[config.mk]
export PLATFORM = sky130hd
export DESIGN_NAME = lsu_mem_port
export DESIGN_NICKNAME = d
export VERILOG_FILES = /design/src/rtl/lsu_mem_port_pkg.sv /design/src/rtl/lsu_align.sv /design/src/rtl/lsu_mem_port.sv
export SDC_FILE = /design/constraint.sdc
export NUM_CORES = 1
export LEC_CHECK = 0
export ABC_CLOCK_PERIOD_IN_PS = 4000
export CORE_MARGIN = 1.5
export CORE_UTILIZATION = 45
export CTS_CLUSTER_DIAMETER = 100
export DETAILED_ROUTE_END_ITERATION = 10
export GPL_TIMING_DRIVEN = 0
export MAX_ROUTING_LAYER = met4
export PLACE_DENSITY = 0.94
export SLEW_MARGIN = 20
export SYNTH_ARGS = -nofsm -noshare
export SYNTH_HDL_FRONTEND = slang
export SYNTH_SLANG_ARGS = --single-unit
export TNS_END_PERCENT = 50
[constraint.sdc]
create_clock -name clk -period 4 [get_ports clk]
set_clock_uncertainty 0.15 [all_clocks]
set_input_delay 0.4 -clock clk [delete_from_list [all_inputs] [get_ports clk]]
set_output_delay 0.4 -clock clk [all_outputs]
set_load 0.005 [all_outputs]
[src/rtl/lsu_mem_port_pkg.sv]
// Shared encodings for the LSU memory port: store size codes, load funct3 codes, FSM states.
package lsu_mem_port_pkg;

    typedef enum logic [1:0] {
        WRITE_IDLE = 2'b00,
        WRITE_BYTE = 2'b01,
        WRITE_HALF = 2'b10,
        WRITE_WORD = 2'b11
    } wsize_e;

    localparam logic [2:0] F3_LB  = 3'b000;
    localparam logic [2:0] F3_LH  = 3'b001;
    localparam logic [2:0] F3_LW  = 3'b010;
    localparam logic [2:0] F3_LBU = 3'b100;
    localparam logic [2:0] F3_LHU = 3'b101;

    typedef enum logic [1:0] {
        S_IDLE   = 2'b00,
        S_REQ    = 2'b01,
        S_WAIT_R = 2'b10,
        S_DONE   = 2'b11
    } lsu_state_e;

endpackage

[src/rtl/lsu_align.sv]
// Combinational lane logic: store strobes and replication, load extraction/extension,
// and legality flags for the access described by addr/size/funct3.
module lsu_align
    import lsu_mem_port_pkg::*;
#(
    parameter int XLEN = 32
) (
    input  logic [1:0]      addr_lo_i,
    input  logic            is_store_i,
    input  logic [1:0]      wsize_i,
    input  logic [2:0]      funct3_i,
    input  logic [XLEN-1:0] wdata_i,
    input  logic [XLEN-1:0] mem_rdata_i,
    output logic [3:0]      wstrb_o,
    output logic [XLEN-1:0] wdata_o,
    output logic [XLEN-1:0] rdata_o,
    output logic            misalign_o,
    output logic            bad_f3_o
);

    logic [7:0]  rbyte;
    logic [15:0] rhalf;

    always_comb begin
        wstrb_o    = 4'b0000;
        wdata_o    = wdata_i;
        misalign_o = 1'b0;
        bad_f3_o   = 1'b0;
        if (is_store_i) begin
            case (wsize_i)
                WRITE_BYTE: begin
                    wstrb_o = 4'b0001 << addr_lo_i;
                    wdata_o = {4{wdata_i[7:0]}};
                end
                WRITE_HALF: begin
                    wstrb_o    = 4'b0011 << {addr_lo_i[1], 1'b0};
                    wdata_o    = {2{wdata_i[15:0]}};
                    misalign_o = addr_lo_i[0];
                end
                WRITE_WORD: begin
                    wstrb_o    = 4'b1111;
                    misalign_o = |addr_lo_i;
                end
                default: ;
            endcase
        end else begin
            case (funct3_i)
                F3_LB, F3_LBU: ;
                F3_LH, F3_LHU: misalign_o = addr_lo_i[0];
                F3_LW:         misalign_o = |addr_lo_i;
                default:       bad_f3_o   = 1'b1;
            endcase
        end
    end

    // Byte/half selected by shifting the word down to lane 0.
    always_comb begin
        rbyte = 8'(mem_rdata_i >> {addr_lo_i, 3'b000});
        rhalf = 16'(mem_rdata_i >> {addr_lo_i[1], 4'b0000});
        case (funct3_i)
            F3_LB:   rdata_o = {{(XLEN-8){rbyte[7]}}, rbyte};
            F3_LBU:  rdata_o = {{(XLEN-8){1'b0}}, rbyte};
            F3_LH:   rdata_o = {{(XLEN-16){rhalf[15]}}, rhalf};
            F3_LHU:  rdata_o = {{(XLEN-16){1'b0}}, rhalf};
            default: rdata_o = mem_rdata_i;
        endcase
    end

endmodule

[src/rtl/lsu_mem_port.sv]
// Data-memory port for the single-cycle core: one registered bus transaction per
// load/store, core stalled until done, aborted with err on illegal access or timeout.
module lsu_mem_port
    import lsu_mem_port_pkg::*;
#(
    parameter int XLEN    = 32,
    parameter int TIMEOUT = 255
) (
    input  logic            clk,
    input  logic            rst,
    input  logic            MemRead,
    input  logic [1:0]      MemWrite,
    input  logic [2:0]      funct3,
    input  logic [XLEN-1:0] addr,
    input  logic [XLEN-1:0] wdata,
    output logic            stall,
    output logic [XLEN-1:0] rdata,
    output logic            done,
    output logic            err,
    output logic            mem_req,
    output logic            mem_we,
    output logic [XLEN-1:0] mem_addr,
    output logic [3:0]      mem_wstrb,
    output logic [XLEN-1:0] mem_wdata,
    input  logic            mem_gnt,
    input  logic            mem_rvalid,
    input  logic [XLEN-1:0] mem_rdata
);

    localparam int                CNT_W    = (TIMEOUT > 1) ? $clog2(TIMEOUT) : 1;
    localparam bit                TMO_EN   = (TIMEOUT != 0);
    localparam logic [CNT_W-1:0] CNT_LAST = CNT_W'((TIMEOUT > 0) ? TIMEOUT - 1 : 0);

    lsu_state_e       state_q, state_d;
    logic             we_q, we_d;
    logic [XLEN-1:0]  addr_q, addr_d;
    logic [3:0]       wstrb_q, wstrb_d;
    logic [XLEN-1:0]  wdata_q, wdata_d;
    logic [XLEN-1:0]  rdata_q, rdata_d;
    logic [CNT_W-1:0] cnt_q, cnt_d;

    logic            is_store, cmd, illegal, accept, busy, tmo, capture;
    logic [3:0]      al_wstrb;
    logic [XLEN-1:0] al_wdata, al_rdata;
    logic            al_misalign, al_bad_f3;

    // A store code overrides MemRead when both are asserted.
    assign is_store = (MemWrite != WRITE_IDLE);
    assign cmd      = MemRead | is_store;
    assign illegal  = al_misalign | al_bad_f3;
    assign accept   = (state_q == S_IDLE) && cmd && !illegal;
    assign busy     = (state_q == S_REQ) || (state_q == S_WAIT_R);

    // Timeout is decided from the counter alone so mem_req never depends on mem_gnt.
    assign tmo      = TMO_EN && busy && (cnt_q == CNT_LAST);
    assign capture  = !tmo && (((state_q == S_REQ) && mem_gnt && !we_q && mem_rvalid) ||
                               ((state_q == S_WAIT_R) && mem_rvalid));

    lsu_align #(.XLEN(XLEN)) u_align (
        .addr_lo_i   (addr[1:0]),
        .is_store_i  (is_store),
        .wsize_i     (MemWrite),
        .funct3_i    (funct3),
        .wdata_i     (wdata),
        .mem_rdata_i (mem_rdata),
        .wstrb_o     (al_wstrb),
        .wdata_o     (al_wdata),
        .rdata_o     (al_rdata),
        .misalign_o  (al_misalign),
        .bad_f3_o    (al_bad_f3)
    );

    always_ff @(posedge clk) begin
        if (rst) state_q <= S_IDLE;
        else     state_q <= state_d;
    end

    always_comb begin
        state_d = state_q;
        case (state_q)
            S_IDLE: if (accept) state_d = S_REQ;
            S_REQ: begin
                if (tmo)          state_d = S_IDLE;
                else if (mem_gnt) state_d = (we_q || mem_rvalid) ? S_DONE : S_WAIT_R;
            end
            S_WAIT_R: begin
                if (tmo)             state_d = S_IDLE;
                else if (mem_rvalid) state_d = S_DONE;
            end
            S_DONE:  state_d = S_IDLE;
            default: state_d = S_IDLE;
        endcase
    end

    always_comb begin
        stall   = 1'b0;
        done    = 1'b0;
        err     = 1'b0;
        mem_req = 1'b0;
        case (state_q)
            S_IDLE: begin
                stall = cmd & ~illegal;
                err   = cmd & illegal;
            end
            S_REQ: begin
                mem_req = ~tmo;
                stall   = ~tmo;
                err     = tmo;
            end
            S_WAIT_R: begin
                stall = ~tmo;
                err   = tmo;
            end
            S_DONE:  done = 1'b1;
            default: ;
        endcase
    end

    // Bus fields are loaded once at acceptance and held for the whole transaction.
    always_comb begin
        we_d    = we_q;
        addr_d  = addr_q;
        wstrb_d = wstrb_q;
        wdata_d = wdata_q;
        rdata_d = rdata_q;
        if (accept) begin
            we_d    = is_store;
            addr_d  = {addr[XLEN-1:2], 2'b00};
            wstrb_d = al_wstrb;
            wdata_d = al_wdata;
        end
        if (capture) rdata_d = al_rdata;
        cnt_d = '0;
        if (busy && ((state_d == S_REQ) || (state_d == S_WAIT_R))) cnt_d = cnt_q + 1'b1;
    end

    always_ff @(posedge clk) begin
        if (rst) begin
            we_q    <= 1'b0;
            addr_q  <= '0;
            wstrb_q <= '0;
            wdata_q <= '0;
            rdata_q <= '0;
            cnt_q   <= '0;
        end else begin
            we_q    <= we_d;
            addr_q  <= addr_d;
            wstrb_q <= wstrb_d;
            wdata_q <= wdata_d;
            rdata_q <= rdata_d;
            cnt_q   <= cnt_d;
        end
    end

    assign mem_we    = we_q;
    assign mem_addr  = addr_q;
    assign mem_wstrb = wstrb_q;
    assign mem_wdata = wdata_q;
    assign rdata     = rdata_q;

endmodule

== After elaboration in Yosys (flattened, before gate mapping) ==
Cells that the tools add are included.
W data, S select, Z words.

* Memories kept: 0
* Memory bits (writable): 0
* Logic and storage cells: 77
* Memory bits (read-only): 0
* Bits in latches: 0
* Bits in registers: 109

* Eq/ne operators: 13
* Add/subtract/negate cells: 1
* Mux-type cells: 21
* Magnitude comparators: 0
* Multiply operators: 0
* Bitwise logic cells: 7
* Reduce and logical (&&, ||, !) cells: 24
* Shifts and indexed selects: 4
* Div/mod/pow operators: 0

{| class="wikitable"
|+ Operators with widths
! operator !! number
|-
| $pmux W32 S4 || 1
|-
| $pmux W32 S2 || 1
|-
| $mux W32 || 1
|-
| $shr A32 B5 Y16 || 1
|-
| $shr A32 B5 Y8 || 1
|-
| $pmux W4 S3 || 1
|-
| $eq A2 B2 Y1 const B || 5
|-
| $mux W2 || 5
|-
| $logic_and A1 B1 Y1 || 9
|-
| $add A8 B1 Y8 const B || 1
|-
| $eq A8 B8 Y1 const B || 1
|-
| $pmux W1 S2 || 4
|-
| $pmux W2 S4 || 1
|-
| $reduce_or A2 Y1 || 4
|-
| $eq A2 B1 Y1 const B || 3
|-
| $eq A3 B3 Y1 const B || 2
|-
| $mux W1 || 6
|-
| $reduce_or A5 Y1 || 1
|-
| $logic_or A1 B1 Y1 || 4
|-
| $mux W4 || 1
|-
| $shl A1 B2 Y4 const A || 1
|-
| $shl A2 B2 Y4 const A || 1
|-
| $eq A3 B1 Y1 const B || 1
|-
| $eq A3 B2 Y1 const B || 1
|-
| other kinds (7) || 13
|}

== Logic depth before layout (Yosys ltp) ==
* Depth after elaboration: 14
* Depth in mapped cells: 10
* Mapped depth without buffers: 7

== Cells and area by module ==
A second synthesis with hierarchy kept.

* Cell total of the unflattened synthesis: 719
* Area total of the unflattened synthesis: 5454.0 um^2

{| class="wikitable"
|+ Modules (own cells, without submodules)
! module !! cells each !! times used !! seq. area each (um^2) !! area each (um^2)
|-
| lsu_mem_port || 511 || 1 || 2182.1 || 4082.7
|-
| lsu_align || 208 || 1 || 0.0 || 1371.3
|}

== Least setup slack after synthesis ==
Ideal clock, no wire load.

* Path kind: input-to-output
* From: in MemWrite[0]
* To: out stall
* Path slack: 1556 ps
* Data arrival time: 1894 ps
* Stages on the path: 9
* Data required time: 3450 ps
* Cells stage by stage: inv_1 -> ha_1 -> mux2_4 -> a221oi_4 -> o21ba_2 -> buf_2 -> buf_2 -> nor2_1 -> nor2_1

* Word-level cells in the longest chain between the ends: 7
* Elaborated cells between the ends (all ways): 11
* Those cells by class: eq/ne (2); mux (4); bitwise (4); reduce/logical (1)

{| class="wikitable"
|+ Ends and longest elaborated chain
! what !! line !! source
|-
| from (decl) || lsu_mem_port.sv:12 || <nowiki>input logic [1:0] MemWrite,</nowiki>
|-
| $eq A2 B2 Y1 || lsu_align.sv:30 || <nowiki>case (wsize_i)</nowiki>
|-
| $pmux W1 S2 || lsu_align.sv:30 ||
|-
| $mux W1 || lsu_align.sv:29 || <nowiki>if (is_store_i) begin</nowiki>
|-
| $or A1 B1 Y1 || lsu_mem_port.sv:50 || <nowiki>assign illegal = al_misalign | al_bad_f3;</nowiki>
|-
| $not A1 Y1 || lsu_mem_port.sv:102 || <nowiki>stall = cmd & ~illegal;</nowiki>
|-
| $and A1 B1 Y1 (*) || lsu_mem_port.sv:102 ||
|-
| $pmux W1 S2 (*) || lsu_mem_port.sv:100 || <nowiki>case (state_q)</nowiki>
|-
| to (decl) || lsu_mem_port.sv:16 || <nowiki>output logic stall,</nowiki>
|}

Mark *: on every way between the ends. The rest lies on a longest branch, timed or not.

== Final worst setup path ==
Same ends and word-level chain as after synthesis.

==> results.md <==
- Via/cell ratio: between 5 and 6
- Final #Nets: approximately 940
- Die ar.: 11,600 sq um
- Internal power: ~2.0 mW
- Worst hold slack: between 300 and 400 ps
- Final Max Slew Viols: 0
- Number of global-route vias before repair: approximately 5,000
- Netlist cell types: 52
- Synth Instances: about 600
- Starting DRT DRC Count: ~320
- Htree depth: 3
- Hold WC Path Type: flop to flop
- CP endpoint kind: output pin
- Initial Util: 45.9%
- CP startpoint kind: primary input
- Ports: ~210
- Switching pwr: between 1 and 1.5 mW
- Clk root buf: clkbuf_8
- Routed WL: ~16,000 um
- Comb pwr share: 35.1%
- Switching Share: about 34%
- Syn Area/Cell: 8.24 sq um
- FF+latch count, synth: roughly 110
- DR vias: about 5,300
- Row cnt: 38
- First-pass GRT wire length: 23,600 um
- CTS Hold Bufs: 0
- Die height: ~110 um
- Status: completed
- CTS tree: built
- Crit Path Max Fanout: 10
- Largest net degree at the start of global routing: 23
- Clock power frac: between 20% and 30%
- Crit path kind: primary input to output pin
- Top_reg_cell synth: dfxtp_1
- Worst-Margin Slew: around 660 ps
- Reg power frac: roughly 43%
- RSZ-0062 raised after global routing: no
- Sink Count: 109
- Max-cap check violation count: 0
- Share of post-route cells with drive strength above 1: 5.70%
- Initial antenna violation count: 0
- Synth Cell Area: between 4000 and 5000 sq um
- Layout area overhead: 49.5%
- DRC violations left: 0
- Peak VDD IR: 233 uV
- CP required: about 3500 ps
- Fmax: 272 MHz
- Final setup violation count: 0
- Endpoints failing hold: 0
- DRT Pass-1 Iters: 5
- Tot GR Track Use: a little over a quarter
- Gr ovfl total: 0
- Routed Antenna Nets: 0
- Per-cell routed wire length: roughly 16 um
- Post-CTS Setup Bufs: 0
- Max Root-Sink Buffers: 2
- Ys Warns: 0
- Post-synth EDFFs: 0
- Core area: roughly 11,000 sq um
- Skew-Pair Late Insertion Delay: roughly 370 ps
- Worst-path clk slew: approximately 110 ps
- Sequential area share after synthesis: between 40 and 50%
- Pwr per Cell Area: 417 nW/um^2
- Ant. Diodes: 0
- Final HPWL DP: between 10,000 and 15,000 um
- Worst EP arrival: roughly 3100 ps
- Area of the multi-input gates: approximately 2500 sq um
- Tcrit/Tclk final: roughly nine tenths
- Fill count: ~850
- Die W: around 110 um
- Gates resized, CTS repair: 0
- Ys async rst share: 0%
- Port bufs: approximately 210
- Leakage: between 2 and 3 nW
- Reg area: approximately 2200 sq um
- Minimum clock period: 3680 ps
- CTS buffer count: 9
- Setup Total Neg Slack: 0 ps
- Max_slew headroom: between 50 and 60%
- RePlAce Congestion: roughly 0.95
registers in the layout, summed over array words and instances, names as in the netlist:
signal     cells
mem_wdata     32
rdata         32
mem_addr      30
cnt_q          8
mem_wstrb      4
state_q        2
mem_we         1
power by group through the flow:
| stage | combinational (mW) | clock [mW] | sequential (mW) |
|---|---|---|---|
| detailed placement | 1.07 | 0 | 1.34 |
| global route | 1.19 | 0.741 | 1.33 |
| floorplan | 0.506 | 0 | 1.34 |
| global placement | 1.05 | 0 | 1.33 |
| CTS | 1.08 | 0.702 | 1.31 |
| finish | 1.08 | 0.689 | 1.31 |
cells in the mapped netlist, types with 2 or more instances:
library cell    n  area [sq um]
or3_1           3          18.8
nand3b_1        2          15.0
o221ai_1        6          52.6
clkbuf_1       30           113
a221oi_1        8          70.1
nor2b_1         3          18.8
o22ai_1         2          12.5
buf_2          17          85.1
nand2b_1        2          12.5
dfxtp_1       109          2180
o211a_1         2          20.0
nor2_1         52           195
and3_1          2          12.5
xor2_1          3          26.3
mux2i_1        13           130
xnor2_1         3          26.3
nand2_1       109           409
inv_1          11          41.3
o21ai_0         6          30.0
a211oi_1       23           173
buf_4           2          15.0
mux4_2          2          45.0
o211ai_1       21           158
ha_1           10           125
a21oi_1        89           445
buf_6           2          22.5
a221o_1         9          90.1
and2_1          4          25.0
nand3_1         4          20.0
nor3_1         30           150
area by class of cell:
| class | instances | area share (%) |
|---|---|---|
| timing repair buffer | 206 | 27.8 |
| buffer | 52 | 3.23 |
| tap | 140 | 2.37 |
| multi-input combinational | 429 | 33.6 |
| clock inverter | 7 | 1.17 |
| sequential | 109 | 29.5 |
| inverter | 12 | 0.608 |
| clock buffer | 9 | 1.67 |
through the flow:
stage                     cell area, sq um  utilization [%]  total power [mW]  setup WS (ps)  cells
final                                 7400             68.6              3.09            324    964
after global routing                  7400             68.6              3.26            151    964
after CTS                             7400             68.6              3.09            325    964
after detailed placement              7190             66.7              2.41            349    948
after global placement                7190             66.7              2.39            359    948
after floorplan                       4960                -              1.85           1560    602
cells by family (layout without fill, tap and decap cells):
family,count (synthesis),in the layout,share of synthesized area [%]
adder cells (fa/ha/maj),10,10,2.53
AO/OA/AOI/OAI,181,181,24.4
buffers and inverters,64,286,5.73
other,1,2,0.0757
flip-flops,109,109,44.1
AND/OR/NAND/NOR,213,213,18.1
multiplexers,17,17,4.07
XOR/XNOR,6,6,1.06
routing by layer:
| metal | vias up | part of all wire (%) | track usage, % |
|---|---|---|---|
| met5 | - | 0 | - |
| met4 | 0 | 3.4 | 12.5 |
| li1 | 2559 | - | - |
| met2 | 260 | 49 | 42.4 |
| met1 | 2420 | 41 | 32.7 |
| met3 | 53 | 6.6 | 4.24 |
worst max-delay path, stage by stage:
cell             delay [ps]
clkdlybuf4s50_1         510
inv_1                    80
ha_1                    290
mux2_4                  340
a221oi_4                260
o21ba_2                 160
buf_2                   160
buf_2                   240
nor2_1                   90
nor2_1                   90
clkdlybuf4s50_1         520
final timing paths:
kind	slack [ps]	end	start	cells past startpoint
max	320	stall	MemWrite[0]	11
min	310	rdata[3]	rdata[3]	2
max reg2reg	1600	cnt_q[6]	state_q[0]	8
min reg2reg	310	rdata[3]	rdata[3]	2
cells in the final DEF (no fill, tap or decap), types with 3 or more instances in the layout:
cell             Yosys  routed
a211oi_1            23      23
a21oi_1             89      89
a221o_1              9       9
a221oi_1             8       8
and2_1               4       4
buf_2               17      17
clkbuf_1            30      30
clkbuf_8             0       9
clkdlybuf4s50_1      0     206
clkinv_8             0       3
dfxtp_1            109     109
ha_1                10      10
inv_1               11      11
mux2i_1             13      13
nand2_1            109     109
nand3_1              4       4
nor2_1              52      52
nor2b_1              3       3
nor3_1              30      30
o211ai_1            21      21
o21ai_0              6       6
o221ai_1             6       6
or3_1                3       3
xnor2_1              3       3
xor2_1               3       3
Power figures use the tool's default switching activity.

▸ Task requirements
Everything from the line with "AND/OR/NAND/NOR,213,213,18.1" through the last line of the data is to be retyped verbatim, with no other text.

▸ Result below
AND/OR/NAND/NOR,213,213,18.1
multiplexers,17,17,4.07
XOR/XNOR,6,6,1.06
routing by layer:
| metal | vias up | part of all wire (%) | track usage, % |
|---|---|---|---|
| met5 | - | 0 | - |
| met4 | 0 | 3.4 | 12.5 |
| li1 | 2559 | - | - |
| met2 | 260 | 49 | 42.4 |
| met1 | 2420 | 41 | 32.7 |
| met3 | 53 | 6.6 | 4.24 |
worst max-delay path, stage by stage:
cell             delay [ps]
clkdlybuf4s50_1         510
inv_1                    80
ha_1                    290
mux2_4                  340
a221oi_4                260
o21ba_2                 160
buf_2                   160
buf_2                   240
nor2_1                   90
nor2_1                   90
clkdlybuf4s50_1         520
final timing paths:
kind	slack [ps]	end	start	cells past startpoint
max	320	stall	MemWrite[0]	11
min	310	rdata[3]	rdata[3]	2
max reg2reg	1600	cnt_q[6]	state_q[0]	8
min reg2reg	310	rdata[3]	rdata[3]	2
cells in the final DEF (no fill, tap or decap), types with 3 or more instances in the layout:
cell             Yosys  routed
a211oi_1            23      23
a21oi_1             89      89
a221o_1              9       9
a221oi_1             8       8
and2_1               4       4
buf_2               17      17
clkbuf_1            30      30
clkbuf_8             0       9
clkdlybuf4s50_1      0     206
clkinv_8             0       3
dfxtp_1            109     109
ha_1                10      10
inv_1               11      11
mux2i_1             13      13
nand2_1            109     109
nand3_1              4       4
nor2_1              52      52
nor2b_1              3       3
nor3_1              30      30
o211ai_1            21      21
o21ai_0              6       6
o221ai_1             6       6
or3_1                3       3
xnor2_1              3       3
xor2_1               3       3
Power figures use the tool's default switching activity.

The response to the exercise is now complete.